Figure 4. Excitation and emission ratiometry

A, schematic representation of excitation ratiometry using Di‐4‐ANEPPS. Excitation ratiometry uses two excitation light sources to excite the dye and a single emission filter–camera combination to collect the action potential‐modulated fluorescent light. Exciting the dye with blue and green excitation wavelengths produces positive (dashed blue line above the continuous blue line) and negative (dashed green line below the continuous green line) fractional change in fluorescence (∆F) during action potential depolarization. The emission filter–camera combination collects emitted fluorescent light for blue and green excitation; taking the ratio of the fluorescence intensities minimizes the motion artifacts originating from illumination and dye loading inhomogeneities. B, principle of emission ratiometry. Emission ratiometry uses a single excitation light to excite the dye and two emission wavelength bands (with positive and negative ∆F) to collect the voltage‐dependent fluorescence emission. The emission filters transmit the fluorescent light into two cameras that are aligned to look at the same portion of the cardiac tissue. The ratio of the fluorescence intensities of the two cameras reduces dye loading and illumination motion artifacts. C, example of OAP signals showing motion artifact reduction using excitation ratiometry. D, motion artifact reduction using emission ratiometry.

Figure 5. Combination of excitation ratiometry and motion tracking

Flowchart representation of motion correction technique in optical mapping studies of beating hearts. A, Langendorff‐perfused contracting hearts stained with Di‐4‐ANEPPS are illuminated with blue and green LEDs that are interlaced in time. B, the LED switching (500 Hz) is synchronized with the camera (500 fps) such that odd frames of camera record optical action potential for blue excitation and even camera frames of camera record action potentials for green excitation (or vice versa). C, sorting of camera frames into odd and even corresponding to blue (raw blue) and green (raw green) excitation. D, application of motion tracking algorithm to optical mapping videos of blue and green excitation separately. E, the ratio between motion‐tracked videos of blue (tracked blue) and green (tracked green) excitation is computed to minimize motion artifacts.

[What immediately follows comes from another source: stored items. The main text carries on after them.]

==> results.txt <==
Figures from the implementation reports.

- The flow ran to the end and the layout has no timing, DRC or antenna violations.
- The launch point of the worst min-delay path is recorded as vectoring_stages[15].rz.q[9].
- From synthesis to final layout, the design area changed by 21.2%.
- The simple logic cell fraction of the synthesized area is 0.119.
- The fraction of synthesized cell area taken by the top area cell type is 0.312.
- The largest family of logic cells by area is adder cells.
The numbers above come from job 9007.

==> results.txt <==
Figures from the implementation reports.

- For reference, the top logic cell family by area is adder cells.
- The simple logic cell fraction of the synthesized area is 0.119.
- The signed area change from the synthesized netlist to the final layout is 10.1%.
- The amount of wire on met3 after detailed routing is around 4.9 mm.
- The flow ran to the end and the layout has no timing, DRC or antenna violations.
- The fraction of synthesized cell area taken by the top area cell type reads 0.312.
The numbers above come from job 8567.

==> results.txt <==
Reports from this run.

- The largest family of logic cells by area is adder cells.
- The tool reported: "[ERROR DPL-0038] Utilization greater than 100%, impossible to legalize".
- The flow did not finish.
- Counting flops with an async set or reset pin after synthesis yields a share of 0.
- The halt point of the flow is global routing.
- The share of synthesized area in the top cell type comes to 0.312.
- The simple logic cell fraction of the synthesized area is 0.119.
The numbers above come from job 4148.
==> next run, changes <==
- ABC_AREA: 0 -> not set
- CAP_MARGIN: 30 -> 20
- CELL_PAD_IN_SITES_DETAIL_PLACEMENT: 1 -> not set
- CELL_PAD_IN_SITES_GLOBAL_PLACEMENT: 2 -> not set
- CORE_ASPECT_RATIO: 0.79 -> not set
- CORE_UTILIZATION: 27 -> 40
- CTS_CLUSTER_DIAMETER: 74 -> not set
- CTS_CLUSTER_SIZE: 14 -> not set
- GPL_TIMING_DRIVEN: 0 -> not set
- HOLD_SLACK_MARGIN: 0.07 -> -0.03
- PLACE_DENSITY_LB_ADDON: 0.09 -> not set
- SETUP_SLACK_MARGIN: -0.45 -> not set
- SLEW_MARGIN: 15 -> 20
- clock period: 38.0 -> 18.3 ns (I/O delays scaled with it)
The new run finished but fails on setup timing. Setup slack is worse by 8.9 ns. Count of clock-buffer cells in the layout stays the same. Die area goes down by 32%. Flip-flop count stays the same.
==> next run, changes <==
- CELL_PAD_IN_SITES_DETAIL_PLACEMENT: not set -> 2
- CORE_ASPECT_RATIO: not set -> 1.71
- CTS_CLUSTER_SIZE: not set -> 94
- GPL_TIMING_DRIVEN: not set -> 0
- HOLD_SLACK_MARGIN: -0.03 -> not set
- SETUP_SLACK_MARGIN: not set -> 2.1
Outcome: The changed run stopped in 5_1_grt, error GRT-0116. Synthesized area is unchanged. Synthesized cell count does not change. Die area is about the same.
==> flow/design.v (excerpt) <==
module alu_top (
    input             clk,
    input      [15:0] a,
    input      [15:0] b,
    input      [2:0]  opcode,
    input      [1:0]  mode,
    output reg [31:0] result,
    output reg        eq
);
For scale: about 37000 sq um of cells after synthesis.
Settings: LEC_CHECK=0, CAP_MARGIN=20, CELL_PAD_IN_SITES_DETAIL_PLACEMENT=2, CORE_MARGIN=2, CORE_UTILIZATION=40, SETUP_SLACK_MARGIN=5.0, SLEW_MARGIN=20, TNS_END_PERCENT=45; clock period 90.0 ns.
run.sh (not shown) runs the stock make flow with config.mk's settings and CLKGATE_MAP_FILE=.
The baseline stopped in clock tree synthesis with DPL-0033.
## router
module router #(
    parameter AXIS_DATA_WIDTH = 40,
    parameter ID_WIDTH = 4,
    parameter CHANNEL_NUMBER = 5,
    parameter BUFFER_LENGTH = 8,
    parameter MAX_ROUTERS_X = 4,
    parameter MAX_ROUTERS_X_WIDTH
    = $clog2(MAX_ROUTERS_X),
    parameter MAX_ROUTERS_Y = 4,
    parameter MAX_ROUTERS_Y_WIDTH
    = $clog2(MAX_ROUTERS_Y),
    parameter ROUTER_X = 1,
    parameter ROUTER_Y = 2,
    parameter STRB_WIDTH = AXIS_DATA_WIDTH/8
)(
    input  clk_i, rst_n_i,
    input  logic [CHANNEL_NUMBER*AXIS_DATA_WIDTH-1:0] in_tdata_i,
    input  logic [CHANNEL_NUMBER*STRB_WIDTH-1:0]      in_tstrb_i,
    input  logic [CHANNEL_NUMBER*STRB_WIDTH-1:0]      in_tkeep_i,
    input  logic [CHANNEL_NUMBER-1:0]                 in_tlast_i,
    input  logic [CHANNEL_NUMBER*ID_WIDTH-1:0]        in_tid_i,
    input  logic [CHANNEL_NUMBER-1:0]                 in_tvalid_i,
    output logic [CHANNEL_NUMBER-1:0]                 in_tready_o,
    output logic [CHANNEL_NUMBER*AXIS_DATA_WIDTH-1:0] out_tdata_o,
    output logic [CHANNEL_NUMBER*STRB_WIDTH-1:0]      out_tstrb_o,
    output logic [CHANNEL_NUMBER*STRB_WIDTH-1:0]      out_tkeep_o,
    output logic [CHANNEL_NUMBER-1:0]                 out_tlast_o,
    output logic [CHANNEL_NUMBER*ID_WIDTH-1:0]        out_tid_o,
    output logic [CHANNEL_NUMBER-1:0]                 out_tvalid_o,
    input  logic [CHANNEL_NUMBER-1:0]                 out_tready_i
);
Settings: LEC_CHECK=0, CAP_MARGIN=0, CELL_PAD_IN_SITES_DETAIL_PLACEMENT=2, CELL_PAD_IN_SITES_GLOBAL_PLACEMENT=2, CORE_ASPECT_RATIO=0.9, CORE_MARGIN=5, CORE_UTILIZATION=26, CTS_CLUSTER_DIAMETER=400, GPL_TIMING_DRIVEN=0, HOLD_SLACK_MARGIN=0.05, MAX_ROUTING_LAYER=met4, MIN_ROUTING_LAYER=met1, PLACE_DENSITY_LB_ADDON=0.27, SLEW_MARGIN=20, TNS_END_PERCENT=35; clock period 8.04 ns.
run.sh (not shown) runs the stock make flow with config.mk's settings and CLKGATE_MAP_FILE=.
Next try:
==> flow/config.mk (replaced) <==
export PLATFORM = sky130hd
export DESIGN_NAME = router
export DESIGN_NICKNAME = router
export VERILOG_FILES = /design/flow/design.v
export SDC_FILE = /design/flow/constraint.sdc
export NUM_CORES = 4
export LEC_CHECK = 0
export CAP_MARGIN = 20
export CORE_MARGIN = 2
export CORE_UTILIZATION = 66
export PLACE_DENSITY = 0.6
export SLEW_MARGIN = 20
==> flow/constraint.sdc (replaced) <==
create_clock -name core_clock -period 5.83 [get_ports {clk_i}]
set_input_delay 1.1660 -clock core_clock [delete_from_list [all_inputs] [get_ports {clk_i}]]
set_output_delay 1.1660 -clock core_clock [all_outputs]
set_load 0.01 [all_outputs]
Effect: The new run produced a layout that fails on negative setup slack. Cell count goes down by 28%. Area after synthesis is unchanged. Final area drops by 1.8%.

Figure 6. Motion artifact reduction using combined motion tracking and excitation ratiometry

A, OAP signals from the left ventricle of isolated contracting rabbit heart using motion tracking and excitation ratiometry. Neither motion tracking nor ratiometry removed motion artifacts completely, but a combination of those (bottom row, middle) substantially reduced the artifacts, with signal quality comparable to paralysed‐heart experiments using blebbistatin. For this example, spatial average of 3 × 3 pixels was performed. B, single pixel OAP traces from four different locations on the left ventricular surface before (dashed) and after (bold) motion correction (motion tracking and ratiometry). A single camera frame is shown on the left for reference. The single pixel OAP is significantly distorted due to motion artifacts when motion correction was not applied.

Figure 7. Comparison of activation and APD maps on a contracting heart with and without motion correction

A, action potential activation maps before and after motion correction. The fast upstroke of action potential is less affected due to motion and thus activation maps are comparable before and after motion correction. B, APD₈₀ maps before and after motion correction. The combination of motion tracking and ratiometry significantly improved APD measurement as compared to either of the methods alone.